[The input Boundary: Start]

==> run.sh <==
#!/bin/bash
# OpenROAD 26Q1-2900-gdf79404cd8, Yosys 0.63+post, stock flow scripts
make -C /OpenROAD-flow-scripts/flow DESIGN_CONFIG=/design/flow/config.mk WORK_HOME=/design/flow/orfs finish
==> config.mk <==
export PLATFORM = sky130hd
export DESIGN_NAME = spi_slave
export DESIGN_NICKNAME = spi_slave
export VERILOG_FILES = /design/flow/design.v
export SDC_FILE = /design/flow/constraint.sdc
export NUM_CORES = 4
export LEC_CHECK = 1
export CORE_AREA = 10 10 105 105
export DIE_AREA = 0 0 115 115
==> constraint.sdc <==
current_design spi_slave

set clk_period 2.0
set clk_io_pct 0.2

create_clock -name clk0 -period $clk_period [get_ports {clk_in}]

set non_clock_inputs [all_inputs -no_clocks]
set_input_delay [expr $clk_period * $clk_io_pct] -clock clk0 $non_clock_inputs
set_output_delay [expr $clk_period * $clk_io_pct] -clock clk0 [all_outputs]
==> constraint.sdc <==
current_design wishbone_bus

set clk_period 27.7
set clk_io_pct 0.2

create_clock -name clk0 -period $clk_period

set non_clock_inputs [all_inputs -no_clocks]
set_input_delay [expr $clk_period * $clk_io_pct] -clock clk0 $non_clock_inputs
set_output_delay [expr $clk_period * $clk_io_pct] -clock clk0 [all_outputs]
==> run.sh <==
#!/bin/bash
# OpenROAD 26Q1-2900-gdf79404cd8, Yosys 0.63+post, stock flow scripts
make -C /OpenROAD-flow-scripts/flow DESIGN_CONFIG=/design/flow/config.mk WORK_HOME=/design/flow/orfs finish
==> config.mk <==
export PLATFORM = sky130hd
export DESIGN_NAME = wishbone_bus
export DESIGN_NICKNAME = wishbone_bus
export VERILOG_FILES = /design/flow/design.v
export SDC_FILE = /design/flow/constraint.sdc
export NUM_CORES = 4
export LEC_CHECK = 1
export CORE_AREA = 10 10 200 200
export DIE_AREA = 0 0 210 210
<file path="config.mk">
export PLATFORM = sky130hd
export DESIGN_NAME = bin2bcd
export DESIGN_NICKNAME = bin2bcd
export VERILOG_FILES = /design/flow/design.v
export SDC_FILE = /design/flow/constraint.sdc
export NUM_CORES = 4
export LEC_CHECK = 1
export CORE_UTILIZATION = 40
</file>
<file path="constraint.sdc">
current_design bin2bcd

set clk_period 7.2
set clk_io_pct 0.2

create_clock -name clk0 -period $clk_period [get_ports {CLK}]

set non_clock_inputs [all_inputs -no_clocks]
set_input_delay [expr $clk_period * $clk_io_pct] -clock clk0 $non_clock_inputs
set_output_delay [expr $clk_period * $clk_io_pct] -clock clk0 [all_outputs]
</file>
<file path="design.v">
module bin2bcd
  (
   input        CLK,
   input        RST,
   input        en,
   input [31:0] bin,
   output [3:0] bcd0,
   output [3:0] bcd1,
   output [3:0] bcd2,
   output [3:0] bcd3,
   output [3:0] bcd4,
   output [3:0] bcd5,
   output [3:0] bcd6,
   output [3:0] bcd7,
   output [3:0] bcd8,
   output [3:0] bcd9,
   output       busy,
   output       fin
   );
   reg [31:0]   bin_r;
   reg [4:0]    bitcount;
   reg [3:0]    bcd[0:9];
   wire [3:0]   bcdp[0:9];
   assign bcd0 = bcd[0];
   assign bcd1 = bcd[1];
   assign bcd2 = bcd[2];
   assign bcd3 = bcd[3];
   assign bcd4 = bcd[4];
   assign bcd5 = bcd[5];
   assign bcd6 = bcd[6];
   assign bcd7 = bcd[7];
   assign bcd8 = bcd[8];
   assign bcd9 = bcd[9];
   localparam s_idle = 2'b00;
   localparam s_busy = 2'b01;
   localparam s_fin  = 2'b10;
   reg [1:0]    state;
   assign busy = state != s_idle;
   assign fin  = state == s_fin;
   always @(posedge CLK or negedge RST)
     if (!RST) begin
        state <= s_idle;
     end else begin
        case (state)
          s_idle: 
            if (en)
              state <= s_busy;
          s_busy:
            if (bitcount == 5'd31)
              state <= s_fin;
          s_fin:
            state <= s_idle;
          default: ;
        endcase
     end
   always @(posedge CLK) begin
      case (state)
        s_idle: 
          if (en)
            bin_r <= bin;
        s_busy:
          bin_r <= {bin_r[30:0], 1'b0};
        default: ;
      endcase
   end
   always @(posedge CLK or negedge RST)
     if (!RST) begin
        bitcount <= 5'd0;
     end else begin
        case (state)
          s_busy:
            bitcount <= bitcount + 5'd1;
          default: 
            bitcount <= 5'd0;
        endcase
     end
   generate
      genvar g;
      for (g=0; g<=9; g=g+1) begin : GEN_BCD
         wire [3:0] s;
         wire [3:0] prev;
         assign bcdp[g] = (bcd[g] >= 4'd5) ? bcd[g] + 4'd3 : bcd[g];
         if (g != 0) begin
            assign prev = bcdp[g-1];
         end else begin  
            assign prev = {bin_r[31], 3'b0};
         end
         assign s 
           = ((bcdp[g] << 1) | (prev >> 3));
         always @(posedge CLK or negedge RST)
           if (!RST) begin
              bcd[g] <= 4'd0;
           end else begin
              case (state)
                s_idle: 
                  bcd[g] <= 4'd0;
                s_busy:
                  bcd[g] <= s;
                default: ;
              endcase
           end
      end
   endgenerate
endmodule
</file>
<file path="run.sh">
#!/bin/bash
# OpenROAD 26Q1-2900-gdf79404cd8, Yosys 0.63+post, stock flow scripts
make -C /OpenROAD-flow-scripts/flow DESIGN_CONFIG=/design/flow/config.mk WORK_HOME=/design/flow/orfs finish
</file>
==> flow report <==
============================================================================================
Worst path slowest cell                                                         sky130_fd_sc_hd__clkdlybuf4s50_1
Sw power                                                                          0.000170 W
First-iteration detailed-routing DRC count                                               206
Proportion of synthesized area in mux cells                                            8.42%
Slack of the worst reg-to-reg path                                                   4.59 ns
Half-perimeter wire length after placement                                           5630 µm
Flop pwr share                                                                         54.8%
Routed length on met2                                                                3960 µm
Comb power frac                                                                         3.7%
Detail-routed via count per cell                                                        5.42
Register area                                                                    0.00214 mm²
Global-route wire length before repair                                             15,200 µm
Number of buffers between clock root and the deepest sink                                  2
Yosys warnings                                                                             2
Portion of total power attributed to the clock network                                 41.5%
Leakage component of the power                                                       2.15 nW
Dominant synthesized flop cell                                                  sky130_fd_sc_hd__dfrtp_1
List of cells traversed by the critical path                                    inv_1 > ha_1 > inv_1 > clkdlybuf4s50_1
Via count of the routed design                                                         3,257
Ratio of total power to cell area                                                 156 mW/mm²
Area figure in the yosys stat output                                             0.00438 mm²
Synth Area in Compound Gates                                                           16.3%
Vias in the first global route                                                         3,137
Clock buffer count from CTS                                                                9
Outcome                                                                         finished, final reports clean
Count of inserted antenna diode cells                                                      0
Worst IR Drop VDD                                                                 0.000106 V
First-pass DRT Iterations                                                                  4
P&R area growth vs syn                                                                 24.7%
Basic-gate share of the synthesized area counting and, or, nand and nor cells          14.0%
Effective utilization at floorplan                                                     41.9%
Total die area                                                                    0.0114 mm²
Min-delay src                                                                    bitcount[0]
Final Max Tran Viols                                                                       0
Post-CTS repair timing setup buffer count                                                  0
Filler cell count                                                                        942
Total power                                                                       0.000855 W
CP most frequent cell                                                           sky130_fd_sc_hd__inv_1
Max FO, Critical Path                                                                      3
Max Freq                                                                           0.333 GHz
Final setup violation count                                                                0
Row count                                                                                 37
Min-Delay Path Class                                                            flop to flop
Met1 layer wirelength in the final routing                                           4290 µm
Finished Cell Area                                                               0.00546 mm²
Hold WS                                                                             0.451 ns
Data required time at the worst endpoint                                             5.76 ns
Count of warning messages emitted by the tools                                            38
Post-cts hold-fix buffer tally                                                             0
Top metal layer carrying routed signals                                                 met4
Endpoint type of the worst setup path                                           primary output
Final number of hold-violating endpoints                                                   0
XOR Share, Synth                                                                      0.400%
Adder and majority gate portion of the synthesized area                                7.42%
Residual antenna-violating net count after detailed routing                                0
Clock tree from TritonCTS                                                                yes
Unique cell type count in the Yosys netlist                                               44
Minimum clock period after layout                                                    3.00 ns
Final design utilization                                                               52.2%
RePlAce Congestion                                                                     0.827
Multi-input combinational cell area                                              0.00205 mm²
Setup TNS                                                                               0 ns
Crit path launch type                                                                   flop
Sw Ratio                                                                               19.9%
Synthesized netlist cell count                                                           387
Core box area                                                                     0.0105 mm²
Initial antenna violation count                                                            0
Post-synth seq share                                                                   48.8%
Wire length on met3                                                                   552 µm
Sink count of the clock tree                                                              79
Number of standard cells reported by yosys                                               387
Reg-to-Reg Start                                                                    state[1]
Overall overflow remaining after global route                                              0
Clock root cell                                                                 sky130_fd_sc_hd__clkbuf_8
Clock latency reported for the late side of the worst-skew pair                      0.34 ns
Syn avg cell area                                                                   11.3 µm²
Measured slew at the worst slew-check pin                                           0.637 ns
Logic family by area                                                            AND-OR/OR-AND gates
Worst-path clk slew                                                                  0.08 ns
Number of instances resized during post-cts repair                                         0
Drc violations                                                                             0
Headroom to the max-slew limit                                                         57.4%
Flip-flop and latch count after synthesis                                                 79
Data arrival time of the critical path                                               1.56 ns
Maximum number of pins on one net before global-route repair                              59
Die width                                                                             107 µm
Unrepaired setup endpoints after global routing                                           no
Internal power                                                                    0.000685 W
Area of the mapped netlist                                                       0.00438 mm²
Async set-reset flop share out of synthesis                                            59.5%
Count of maximum capacitance violations                                                    0
Count of buffers from port buffering                                                      76
Area after detailed placement                                                    0.00525 mm²
Worst clock skew on the final layout                                              0.00974 ns
Category of the most critical setup path                                        flop to primary output
Die outline height                                                                    107 µm
Largest stage delay, worst path                                                      0.46 ns
Endpoint of the worst register-to-register path                                    bin_r[18]
Length in cells of the worst reg-to-reg path                                               6
Wire length per cell after detailed routing                                          14.8 µm
Hold-critical path depth                                                                   1
H-tree levels                                                                              3
Part of the cycle the worst path needs                                                 41.7%
GRT Util Overall                                                                       17.2%
Hold worst-path end                                                              bitcount[0]
Ratio of cells with drive above 1 in the final layout                                  13.5%
Number of I/O pins                                                                        77
Total Routed Length                                                                  8870 µm
Post-synth EDFFs                                                                          32
============================================================================================
## synthesized netlist by cell type (2+ instances only)
cell type,n,area share [%]
sky130_fd_sc_hd__a31o_2,7,1.4
sky130_fd_sc_hd__a31oi_1,7,1.0
sky130_fd_sc_hd__o32a_1,2,0.46
sky130_fd_sc_hd__nand4_1,3,0.43
sky130_fd_sc_hd__a32oi_1,6,1.2
sky130_fd_sc_hd__a21oi_1,13,1.5
sky130_fd_sc_hd__o21ai_0,15,1.7
sky130_fd_sc_hd__nor2b_1,10,1.4
sky130_fd_sc_hd__o22ai_1,7,1.0
sky130_fd_sc_hd__buf_6,2,0.51
sky130_fd_sc_hd__mux2_2,31,8.0
sky130_fd_sc_hd__clkbuf_1,4,0.34
sky130_fd_sc_hd__nand2_1,18,1.5
sky130_fd_sc_hd__nand2b_1,10,1.4
sky130_fd_sc_hd__buf_2,13,1.5
sky130_fd_sc_hd__a211o_1,7,1.4
sky130_fd_sc_hd__mux2i_1,2,0.46
sky130_fd_sc_hd__edfxtp_1,32,22
sky130_fd_sc_hd__a311o_1,8,1.8
sky130_fd_sc_hd__a22oi_1,2,0.34
sky130_fd_sc_hd__nor4b_1,6,1.2
sky130_fd_sc_hd__nor4_1,2,0.29
sky130_fd_sc_hd__ha_1,26,7.4
sky130_fd_sc_hd__a2111o_1,10,2.6
sky130_fd_sc_hd__a211oi_1,2,0.34
sky130_fd_sc_hd__inv_1,24,2.1
sky130_fd_sc_hd__and2_1,9,1.3
sky130_fd_sc_hd__nor3b_1,10,1.7
sky130_fd_sc_hd__nor2_1,4,0.34
sky130_fd_sc_hd__and3_1,8,1.1
sky130_fd_sc_hd__nand3_1,19,2.2
sky130_fd_sc_hd__a2111oi_0,3,0.60
sky130_fd_sc_hd__dfrtp_1,47,27
sky130_fd_sc_hd__nor3_1,8,0.91
===== flow/config.mk =====
export PLATFORM = sky130hd
export DESIGN_NAME = led
export DESIGN_NICKNAME = led
export VERILOG_FILES = /design/flow/design.v
export SDC_FILE = /design/flow/constraint.sdc
export NUM_CORES = 4
export LEC_CHECK = 1
export CORE_AREA = 10 10 107 107
export DIE_AREA = 0 0 117 117

===== flow/constraint.sdc =====
current_design led

set clk_period 3.7
set clk_io_pct 0.2

create_clock -name clk0 -period $clk_period [get_ports {clk}]

set non_clock_inputs [all_inputs -no_clocks]
set_input_delay [expr $clk_period * $clk_io_pct] -clock clk0 $non_clock_inputs
set_output_delay [expr $clk_period * $clk_io_pct] -clock clk0 [all_outputs]

===== flow/design.v =====
module led(
    input  clk,
    output IO_voltage
);
parameter count_value       = 13_499_999;  
reg [23:0]  count_value_reg ;  
reg         count_value_flag;  
always @(posedge clk) begin
    if ( count_value_reg <= count_value ) begin  
        count_value_reg  <= count_value_reg + 1'b1;  
        count_value_flag <= 1'b0 ;  
    end
    else begin  
        count_value_reg  <= 23'b0;  
        count_value_flag <= 1'b1 ;  
    end
end
reg IO_voltage_reg = 1'b0;  
always @(posedge clk) begin
    if ( count_value_flag )   
        IO_voltage_reg <= ~IO_voltage_reg;  
    else  
        IO_voltage_reg <= IO_voltage_reg;  
end
assign IO_voltage = IO_voltage_reg;
endmodule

[The input Boundary: End]

## The task
All lines that contain the word "layout" should be copied from the listing.

## Expected answer
Minimum clock period after layout                                                    3.00 ns
Worst clock skew on the final layout                                              0.00974 ns
Ratio of cells with drive above 1 in the final layout                                  13.5%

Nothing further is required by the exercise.